• **DATA FOR THIS TASK**:
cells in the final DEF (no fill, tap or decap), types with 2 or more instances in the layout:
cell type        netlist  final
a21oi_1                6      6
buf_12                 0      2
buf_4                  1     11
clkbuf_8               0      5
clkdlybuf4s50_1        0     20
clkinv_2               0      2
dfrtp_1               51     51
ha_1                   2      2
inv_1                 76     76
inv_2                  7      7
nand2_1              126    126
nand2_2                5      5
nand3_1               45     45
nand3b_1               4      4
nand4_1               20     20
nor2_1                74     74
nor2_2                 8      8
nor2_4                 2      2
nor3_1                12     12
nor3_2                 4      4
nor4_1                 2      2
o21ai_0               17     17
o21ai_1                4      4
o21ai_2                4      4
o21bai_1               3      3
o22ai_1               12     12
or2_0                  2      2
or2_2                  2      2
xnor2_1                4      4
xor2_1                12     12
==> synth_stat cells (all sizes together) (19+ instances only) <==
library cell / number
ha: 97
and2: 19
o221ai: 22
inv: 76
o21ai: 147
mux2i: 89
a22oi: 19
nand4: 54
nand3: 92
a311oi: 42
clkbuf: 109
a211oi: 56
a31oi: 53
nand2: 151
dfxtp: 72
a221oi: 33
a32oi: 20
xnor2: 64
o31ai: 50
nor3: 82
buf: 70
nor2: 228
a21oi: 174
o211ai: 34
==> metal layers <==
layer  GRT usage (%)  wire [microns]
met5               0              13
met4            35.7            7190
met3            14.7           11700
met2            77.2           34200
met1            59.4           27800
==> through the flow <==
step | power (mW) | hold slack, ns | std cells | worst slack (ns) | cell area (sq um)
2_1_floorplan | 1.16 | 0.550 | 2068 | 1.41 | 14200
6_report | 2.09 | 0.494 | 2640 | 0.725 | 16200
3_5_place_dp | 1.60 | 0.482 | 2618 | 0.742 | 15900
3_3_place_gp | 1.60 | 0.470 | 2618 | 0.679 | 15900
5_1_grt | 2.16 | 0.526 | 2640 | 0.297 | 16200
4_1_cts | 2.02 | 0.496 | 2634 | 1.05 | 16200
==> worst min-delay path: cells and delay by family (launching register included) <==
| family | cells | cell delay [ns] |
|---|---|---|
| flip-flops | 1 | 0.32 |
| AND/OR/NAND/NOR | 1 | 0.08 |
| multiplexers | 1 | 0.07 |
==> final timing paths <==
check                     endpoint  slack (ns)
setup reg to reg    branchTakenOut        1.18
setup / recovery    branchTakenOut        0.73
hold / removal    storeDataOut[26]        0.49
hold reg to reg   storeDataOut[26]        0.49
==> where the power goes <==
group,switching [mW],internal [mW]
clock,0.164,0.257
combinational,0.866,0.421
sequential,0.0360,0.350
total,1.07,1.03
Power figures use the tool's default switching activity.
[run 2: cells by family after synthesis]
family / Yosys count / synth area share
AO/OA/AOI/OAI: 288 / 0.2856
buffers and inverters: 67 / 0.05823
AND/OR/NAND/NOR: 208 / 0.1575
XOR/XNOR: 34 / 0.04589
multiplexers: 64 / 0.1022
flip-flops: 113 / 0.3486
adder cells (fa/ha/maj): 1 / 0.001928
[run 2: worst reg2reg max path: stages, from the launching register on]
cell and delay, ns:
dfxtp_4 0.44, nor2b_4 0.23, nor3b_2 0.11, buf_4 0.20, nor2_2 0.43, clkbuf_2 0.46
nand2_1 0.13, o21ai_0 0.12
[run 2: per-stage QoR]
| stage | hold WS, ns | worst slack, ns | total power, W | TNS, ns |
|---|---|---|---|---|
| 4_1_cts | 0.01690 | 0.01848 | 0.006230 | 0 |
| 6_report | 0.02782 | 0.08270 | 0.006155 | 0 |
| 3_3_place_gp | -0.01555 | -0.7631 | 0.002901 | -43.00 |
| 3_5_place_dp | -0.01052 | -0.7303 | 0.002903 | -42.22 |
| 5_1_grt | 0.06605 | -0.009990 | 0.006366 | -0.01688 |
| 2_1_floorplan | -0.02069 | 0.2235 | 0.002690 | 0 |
===== config.mk =====
export PLATFORM = sky130hd
export DESIGN_NAME = fetch_queue
export DESIGN_NICKNAME = d
export VERILOG_FILES = /design/src/rtl/fetch_queue.sv
export SDC_FILE = /design/constraint.sdc
export NUM_CORES = 1
export LEC_CHECK = 0
export ABC_AREA = 0
export BUFFER_PORTS_ARGS = -buffer_cell sky130_fd_sc_hd__buf_2
export CAP_MARGIN = 0
export CORE_MARGIN = 8
export CORE_UTILIZATION = 45
export DETAILED_ROUTE_END_ITERATION = 8
export HOLD_SLACK_MARGIN = 0.05
export PLACE_DENSITY_LB_ADDON = 0.12
export SYNTH_ARGS = -nofsm -noshare
export SYNTH_HDL_FRONTEND = slang
export SYNTH_SLANG_ARGS = --single-unit

===== constraint.sdc =====
create_clock -name clk -period 6.2 [get_ports clk]
set_input_delay 1.24 -clock clk [delete_from_list [all_inputs] [get_ports clk]]
set_output_delay 1.24 -clock clk [all_outputs]
set_load 0.02 [all_outputs]
===== src/rtl/cim_mac_seq.sv =====
// Sequenced signed 8x8 MAC engine with a level start / pulse done job handshake.
// Define CIM_MAC_SEQ_SPARSE_EN to enable activation-sparsity skipping and the skip-ratio stage.
module cim_mac_seq #(
  parameter int unsigned ACC_W = 32
) (
  input  logic             clk,
  input  logic             rst_n,
  input  logic             mac_start,
  output logic             mac_done,
  input  logic [31:0]      dim_m,
  input  logic [31:0]      dim_n,
  input  logic [31:0]      dim_k,
  input  logic             sparse_enable,
  input  logic [7:0]       sparse_threshold,
  input  logic             op_valid,
  output logic             op_ready,
  input  logic [7:0]       op_act,
  input  logic [7:0]       op_wt,
  output logic             res_valid,
  input  logic             res_ready,
  output logic [ACC_W-1:0] res_data,
  output logic [15:0]      sparse_total_ops,
  output logic [15:0]      sparse_skipped_ops,
  output logic [7:0]       sparse_ratio
);

  typedef enum logic [2:0] {StIdle, StRun, StOutput, StRatio, StDone, StRelease} state_e;

  state_e            state_q, state_d;
  logic [15:0]       m_q, n_q, k_q, k_cnt_q, total_q;
  logic [31:0]       out_cnt_q;
  logic [ACC_W-1:0]  acc_q;
  logic signed [15:0] prod;
  logic              start_job, op_fire, out_fire, last_op, last_out, skip;
  logic              unused;

  assign unused   = ^{dim_m[31:16], dim_n[31:16], dim_k[31:16]};
  assign prod     = $signed(op_act) * $signed(op_wt);
  assign op_fire  = (state_q == StRun) && op_valid;
  assign last_op  = (k_cnt_q + 16'd1) == k_q;
  assign last_out = (out_cnt_q + 32'd1) == (32'(m_q) * 32'(n_q));

  assign mac_done         = (state_q == StDone);
  assign op_ready         = (state_q == StRun);
  assign res_valid        = (state_q == StOutput);
  assign res_data         = acc_q;
  assign sparse_total_ops = total_q;

`ifdef CIM_MAC_SEQ_SPARSE_EN
  logic        sp_en_q, ratio_done, ratio_step;
  logic [7:0]  thr_q, ratio_q;
  logic [15:0] skipped_q;
  logic [22:0] rem_q;
  logic [8:0]  act_mag;

  // 9 bits so that |-128| is representable
  assign act_mag    = op_act[7] ? (9'd0 - {1'b1, op_act}) : {1'b0, op_act};
  assign skip       = sp_en_q && (act_mag < {1'b0, thr_q});
  assign ratio_step = rem_q >= 23'(total_q);
  assign ratio_done = (total_q == 16'd0) || !ratio_step;

  assign sparse_skipped_ops = skipped_q;
  assign sparse_ratio       = ratio_q;

  always_ff @(posedge clk or negedge rst_n) begin
    if (!rst_n) begin
      sp_en_q   <= 1'b0;
      thr_q     <= 8'd0;
      skipped_q <= 16'd0;
      rem_q     <= 23'd0;
      ratio_q   <= 8'd0;
    end else if (start_job) begin
      sp_en_q   <= sparse_enable;
      thr_q     <= sparse_threshold;
      skipped_q <= 16'd0;
      ratio_q   <= 8'd0;
    end else begin
      if (op_fire && skip && (skipped_q != 16'hFFFF)) skipped_q <= skipped_q + 16'd1;
      if (out_fire && last_out) rem_q <= 23'(skipped_q) * 23'd100;
      // Quotient by repeated subtraction; skipped <= total bounds it at 100 steps
      if ((state_q == StRatio) && mac_start && !ratio_done) begin
        rem_q   <= rem_q - 23'(total_q);
        ratio_q <= ratio_q + 8'd1;
      end
    end
  end
`else
  logic unused_sparse;

  assign unused_sparse      = ^{sparse_enable, sparse_threshold};
  assign skip               = 1'b0;
  assign sparse_skipped_ops = 16'd0;
  assign sparse_ratio       = 8'd0;
`endif

  always_ff @(posedge clk or negedge rst_n) begin
    if (!rst_n) state_q <= StIdle;
    else        state_q <= state_d;
  end

  always_comb begin
    state_d   = state_q;
    start_job = 1'b0;
    out_fire  = 1'b0;
    unique case (state_q)
      StIdle: begin
        if (mac_start) begin
          start_job = 1'b1;
          if ((dim_m[15:0] == 16'd0) || (dim_n[15:0] == 16'd0) || (dim_k[15:0] == 16'd0)) begin
            state_d = StDone;
          end else begin
            state_d = StRun;
          end
        end
      end
      StRun: begin
        if (!mac_start)             state_d = StIdle;
        else if (op_fire && last_op) state_d = StOutput;
      end
      StOutput: begin
        if (!mac_start) begin
          state_d = StIdle;
        end else if (res_ready) begin
          out_fire = 1'b1;
`ifdef CIM_MAC_SEQ_SPARSE_EN
          state_d  = last_out ? StRatio : StRun;
`else
          state_d  = last_out ? StDone : StRun;
`endif
        end
      end
`ifdef CIM_MAC_SEQ_SPARSE_EN
      StRatio: begin
        if (!mac_start)      state_d = StIdle;
        else if (ratio_done) state_d = StDone;
      end
`endif
      StDone:    state_d = StRelease;
      StRelease: if (!mac_start) state_d = StIdle;
      default:   state_d = StIdle;
    endcase
  end

  always_ff @(posedge clk or negedge rst_n) begin
    if (!rst_n) begin
      m_q       <= 16'd0;
      n_q       <= 16'd0;
      k_q       <= 16'd0;
      k_cnt_q   <= 16'd0;
      out_cnt_q <= 32'd0;
      acc_q     <= '0;
      total_q   <= 16'd0;
    end else if (start_job) begin
      m_q       <= dim_m[15:0];
      n_q       <= dim_n[15:0];
      k_q       <= dim_k[15:0];
      k_cnt_q   <= 16'd0;
      out_cnt_q <= 32'd0;
      acc_q     <= '0;
      total_q   <= 16'd0;
    end else begin
      if (op_fire) begin
        if (!skip) acc_q <= acc_q + ACC_W'(prod);
        if (total_q != 16'hFFFF) total_q <= total_q + 16'd1;
        k_cnt_q <= last_op ? 16'd0 : k_cnt_q + 16'd1;
      end
      if (out_fire) begin
        acc_q     <= '0;
        out_cnt_q <= out_cnt_q + 32'd1;
      end
    end
  end

endmodule
[src/rtl/fifo2axis_video.sv]
// fifo2axis_video: unpack FWFT FIFO words into an AXI4-Stream video master with SOF/EOL framing
module fifo2axis_video #(
  parameter int FAW             = 8,
  parameter int AXIS_DATA_WIDTH = 32,
  parameter int FIFO_DATA_WIDTH = 128,
  parameter int H_ACTIVE        = 1920,
  parameter int V_ACTIVE        = 1080
) (
  input  logic                         S_AXIS_ACLK,
  input  logic                         S_AXIS_ARESETN,
  output logic                         M_AXIS_TVALID,
  input  logic                         M_AXIS_TREADY,
  output logic [AXIS_DATA_WIDTH-1:0]   M_AXIS_TDATA,
  output logic [AXIS_DATA_WIDTH/8-1:0] M_AXIS_TSTRB,
  output logic                         M_AXIS_TLAST,
  output logic                         M_AXIS_TUSER,
  output logic                         frd_rdy,
  input  logic                         frd_vld,
  input  logic [FIFO_DATA_WIDTH-1:0]   frd_dat,
  input  logic                         frd_empty,
  input  logic [FAW:0]                 frd_cnt,
  input  logic                         enable,
  input  logic                         frame_start,
  output logic                         frame_done,
  output logic                         underflow
);
  localparam int RATIO = FIFO_DATA_WIDTH / AXIS_DATA_WIDTH;
  localparam int SW    = RATIO > 1 ? $clog2(RATIO) : 1;
  localparam int XW    = H_ACTIVE > 1 ? $clog2(H_ACTIVE) : 1;
  localparam int YW    = V_ACTIVE > 1 ? $clog2(V_ACTIVE) : 1;
  localparam int TOTAL = H_ACTIVE * V_ACTIVE / RATIO;
  localparam int PW    = $clog2(TOTAL + 1);
  localparam logic [SW-1:0] LAST_SUB = SW'(RATIO - 1);
  localparam logic [XW-1:0] X_LAST   = XW'(H_ACTIVE - 1);
  localparam logic [YW-1:0] Y_LAST   = YW'(V_ACTIVE - 1);
  localparam logic [PW-1:0] POPS     = PW'(TOTAL);

  typedef enum logic [1:0] {IDLE, ACTIVE, DONE} state_t;

  state_t                     state;
  logic [FIFO_DATA_WIDTH-1:0] word_reg;
  logic                       word_loaded;
  logic [SW-1:0]              sub_idx;
  logic [XW-1:0]              x_cnt;
  logic [YW-1:0]              y_cnt;
  logic [PW-1:0]              pops_left;
  logic                       started;
  logic                       last_sub, beat, pop, last_beat;
  logic                       unused_status;

  assign unused_status = frd_empty ^ (^frd_cnt);

  assign last_sub  = sub_idx == LAST_SUB;
  assign beat      = word_loaded & M_AXIS_TREADY;
  assign frd_rdy   = state == ACTIVE && pops_left != '0 && (!word_loaded || (M_AXIS_TREADY && last_sub));
  assign pop       = frd_rdy & frd_vld;
  assign last_beat = beat && x_cnt == X_LAST && y_cnt == Y_LAST;

  assign M_AXIS_TVALID = word_loaded;
  assign M_AXIS_TDATA  = word_reg[sub_idx*AXIS_DATA_WIDTH +: AXIS_DATA_WIDTH];
  assign M_AXIS_TSTRB  = '1;
  assign M_AXIS_TLAST  = word_loaded && x_cnt == X_LAST;
  assign M_AXIS_TUSER  = word_loaded && x_cnt == '0 && y_cnt == '0;
  assign frame_done    = state == DONE;
  assign underflow     = state == ACTIVE && started && !word_loaded && pops_left != '0 && !frd_vld;

  // Frame sequencing: arm one frame's worth of pops on start, finish after the last accepted beat
  always_ff @(posedge S_AXIS_ACLK or negedge S_AXIS_ARESETN) begin
    if (!S_AXIS_ARESETN) begin
      state     <= IDLE;
      pops_left <= '0;
      started   <= 1'b0;
    end else begin
      unique case (state)
        IDLE: if (frame_start && enable) begin
          state     <= ACTIVE;
          pops_left <= POPS;
          started   <= 1'b0;
        end
        ACTIVE: begin
          if (pop) pops_left <= pops_left - 1'b1;
          if (beat) started <= 1'b1;
          if (last_beat) state <= DONE;
        end
        default: state <= IDLE;
      endcase
    end
  end

  // Word holding register: a pop reloads it, accepted beats walk through its slices LSB first
  always_ff @(posedge S_AXIS_ACLK or negedge S_AXIS_ARESETN) begin
    if (!S_AXIS_ARESETN) begin
      word_reg    <= '0;
      word_loaded <= 1'b0;
      sub_idx     <= '0;
    end else if (pop) begin
      word_reg    <= frd_dat;
      word_loaded <= 1'b1;
      sub_idx     <= '0;
    end else if (beat) begin
      sub_idx     <= last_sub ? '0 : sub_idx + 1'b1;
      word_loaded <= !last_sub;
    end
  end

  // Raster position, advanced only by accepted beats so TLAST/TUSER stay stable through stalls
  always_ff @(posedge S_AXIS_ACLK or negedge S_AXIS_ARESETN) begin
    if (!S_AXIS_ARESETN) begin
      x_cnt <= '0;
      y_cnt <= '0;
    end else if (beat) begin
      x_cnt <= x_cnt == X_LAST ? '0 : x_cnt + 1'b1;
      y_cnt <= x_cnt != X_LAST ? y_cnt : y_cnt == Y_LAST ? '0 : y_cnt + 1'b1;
    end
  end
endmodule
--- src/rtl/arbitro_funcionalidades.sv ---
// Timed functionality arbiter: per-user IDLE/WAIT/GRANT/DONE FSMs with permission mask and per-function priority.
// Optional preemption by a strictly higher waiting level when ARBITRO_PREEMPT_EN is defined.
module arbitro_funcionalidades #(
  parameter int N_USERS     = 2,
  parameter int FUNC_W      = 3,
  parameter int PRIO_W      = 3,
  parameter int HOLD_CYCLES = 16
) (
  input  logic                                   i_clk,
  input  logic                                   i_reset,
  input  logic [N_USERS-1:0]                     i_req_valid,
  input  logic [N_USERS*PRIO_W-1:0]              i_req_level,
  input  logic [N_USERS*FUNC_W-1:0]              i_req_func,
  input  logic [(2**PRIO_W)*(2**FUNC_W)-1:0]     i_perm_mask,
  output logic [N_USERS-1:0]                     o_grant,
  output logic [N_USERS-1:0]                     o_denied,
  output logic [N_USERS-1:0]                     o_preempted,
  output logic [(2**FUNC_W)-1:0]                 o_func_active
);
  localparam int NF    = 2**FUNC_W;
  localparam int CNT_W = (HOLD_CYCLES > 1) ? $clog2(HOLD_CYCLES) : 1;

  typedef enum logic [1:0] {S_IDLE, S_WAIT, S_GRANT, S_DONE} state_t;

  state_t              r_state [N_USERS];
  logic [CNT_W-1:0]    r_cnt   [N_USERS];
  logic [FUNC_W-1:0]   r_func  [N_USERS];
  logic [PRIO_W-1:0]   r_lvl   [N_USERS];
  logic [N_USERS-1:0]  r_grant, r_denied, r_preempted;
  logic [NF-1:0]       r_func_active;

  state_t              w_st_n  [N_USERS];
  logic [CNT_W-1:0]    w_cnt_n [N_USERS];
  logic [FUNC_W-1:0]   w_fn_n  [N_USERS];
  logic [PRIO_W-1:0]   w_lv_n  [N_USERS];
  logic [N_USERS-1:0]  w_gnt_n, w_den_n, w_pre_n;
  logic [NF-1:0]       w_fa_n;

  logic [FUNC_W-1:0]   w_func  [N_USERS];
  logic [PRIO_W-1:0]   w_lvl   [N_USERS];
  logic [N_USERS-1:0]  w_perm, w_elig, w_win, w_chal;

  // Mask index {level, func} equals level*NF + func.
  for (genvar gi = 0; gi < N_USERS; gi++) begin : g_dec
    assign w_func[gi] = i_req_func[gi*FUNC_W +: FUNC_W];
    assign w_lvl[gi]  = i_req_level[gi*PRIO_W +: PRIO_W];
    assign w_perm[gi] = (w_func[gi] != '0) && i_perm_mask[{w_lvl[gi], w_func[gi]}];
    assign w_elig[gi] = (r_state[gi] == S_WAIT) && i_req_valid[gi] && w_perm[gi] &&
                        !r_func_active[w_func[gi]];
  end

  always_comb begin
    w_win  = w_elig;
    w_chal = '0;
    for (int i = 0; i < N_USERS; i++) begin
      for (int j = 0; j < N_USERS; j++) begin
        if (j != i && w_elig[j] && w_func[j] == w_func[i] &&
            (w_lvl[j] > w_lvl[i] || (w_lvl[j] == w_lvl[i] && j < i)))
          w_win[i] = 1'b0;
`ifdef ARBITRO_PREEMPT_EN
        if (j != i && r_state[i] == S_GRANT && r_state[j] == S_WAIT && i_req_valid[j] &&
            w_perm[j] && w_func[j] == r_func[i] && w_lvl[j] > r_lvl[i])
          w_chal[i] = 1'b1;
`endif
      end
    end
  end

  always_comb begin
    w_gnt_n = '0;
    w_den_n = '0;
    w_pre_n = '0;
    w_fa_n  = '0;
    for (int i = 0; i < N_USERS; i++) begin
      w_st_n[i]  = r_state[i];
      w_cnt_n[i] = r_cnt[i];
      w_fn_n[i]  = r_func[i];
      w_lv_n[i]  = r_lvl[i];
      case (r_state[i])
        S_IDLE:
          if (i_req_valid[i]) begin
            if (w_perm[i]) w_st_n[i] = S_WAIT;
            else begin
              w_st_n[i]  = S_DONE;
              w_den_n[i] = 1'b1;
            end
          end
        S_WAIT:
          if (!i_req_valid[i]) w_st_n[i] = S_IDLE;
          else if (!w_perm[i]) begin
            w_st_n[i]  = S_DONE;
            w_den_n[i] = 1'b1;
          end else if (w_win[i]) begin
            w_st_n[i]  = S_GRANT;
            w_cnt_n[i] = CNT_W'(HOLD_CYCLES - 1);
            w_fn_n[i]  = w_func[i];
            w_lv_n[i]  = w_lvl[i];
            w_gnt_n[i] = 1'b1;
          end
        S_GRANT:
          // Release wins over preemption and expiry: the user gave it up voluntarily.
          if (!i_req_valid[i] || w_func[i] != r_func[i]) begin
            w_st_n[i]  = S_IDLE;
            w_cnt_n[i] = '0;
          end else if (w_chal[i]) begin
            w_st_n[i]  = S_DONE;
            w_cnt_n[i] = '0;
            w_pre_n[i] = 1'b1;
          end else if (r_cnt[i] == '0) begin
            w_st_n[i]  = S_DONE;
          end else begin
            w_cnt_n[i] = r_cnt[i] - 1'b1;
            w_gnt_n[i] = 1'b1;
          end
        S_DONE:
          if (!i_req_valid[i]) w_st_n[i] = S_IDLE;
        default: w_st_n[i] = S_IDLE;
      endcase
      if (w_gnt_n[i]) w_fa_n[w_fn_n[i]] = 1'b1;
    end
  end

  always_ff @(posedge i_clk) begin
    if (i_reset) begin
      for (int i = 0; i < N_USERS; i++) begin
        r_state[i] <= S_IDLE;
        r_cnt[i]   <= '0;
        r_func[i]  <= '0;
        r_lvl[i]   <= '0;
      end
      r_grant       <= '0;
      r_denied      <= '0;
      r_preempted   <= '0;
      r_func_active <= '0;
    end else begin
      for (int i = 0; i < N_USERS; i++) begin
        r_state[i] <= w_st_n[i];
        r_cnt[i]   <= w_cnt_n[i];
        r_func[i]  <= w_fn_n[i];
        r_lvl[i]   <= w_lv_n[i];
      end
      r_grant       <= w_gnt_n;
      r_denied      <= w_den_n;
      r_preempted   <= w_pre_n;
      r_func_active <= w_fa_n;
    end
  end

  assign o_grant       = r_grant;
  assign o_denied      = r_denied;
  assign o_preempted   = r_preempted;
  assign o_func_active = r_func_active;
endmodule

• **DESCRIPTION OF THE TASK**:
Restate, please, word for word the span of records running from the first line to the line bearing "3_5_place_dp | 1.60", both included, and nothing outside it.

• **WRITTEN RESPONSE**:
cells in the final DEF (no fill, tap or decap), types with 2 or more instances in the layout:
cell type        netlist  final
a21oi_1                6      6
buf_12                 0      2
buf_4                  1     11
clkbuf_8               0      5
clkdlybuf4s50_1        0     20
clkinv_2               0      2
dfrtp_1               51     51
ha_1                   2      2
inv_1                 76     76
inv_2                  7      7
nand2_1              126    126
nand2_2                5      5
nand3_1               45     45
nand3b_1               4      4
nand4_1               20     20
nor2_1                74     74
nor2_2                 8      8
nor2_4                 2      2
nor3_1                12     12
nor3_2                 4      4
nor4_1                 2      2
o21ai_0               17     17
o21ai_1                4      4
o21ai_2                4      4
o21bai_1               3      3
o22ai_1               12     12
or2_0                  2      2
or2_2                  2      2
xnor2_1                4      4
xor2_1                12     12
==> synth_stat cells (all sizes together) (19+ instances only) <==
library cell / number
ha: 97
and2: 19
o221ai: 22
inv: 76
o21ai: 147
mux2i: 89
a22oi: 19
nand4: 54
nand3: 92
a311oi: 42
clkbuf: 109
a211oi: 56
a31oi: 53
nand2: 151
dfxtp: 72
a221oi: 33
a32oi: 20
xnor2: 64
o31ai: 50
nor3: 82
buf: 70
nor2: 228
a21oi: 174
o211ai: 34
==> metal layers <==
layer  GRT usage (%)  wire [microns]
met5               0              13
met4            35.7            7190
met3            14.7           11700
met2            77.2           34200
met1            59.4           27800
==> through the flow <==
step | power (mW) | hold slack, ns | std cells | worst slack (ns) | cell area (sq um)
2_1_floorplan | 1.16 | 0.550 | 2068 | 1.41 | 14200
6_report | 2.09 | 0.494 | 2640 | 0.725 | 16200
3_5_place_dp | 1.60 | 0.482 | 2618 | 0.742 | 15900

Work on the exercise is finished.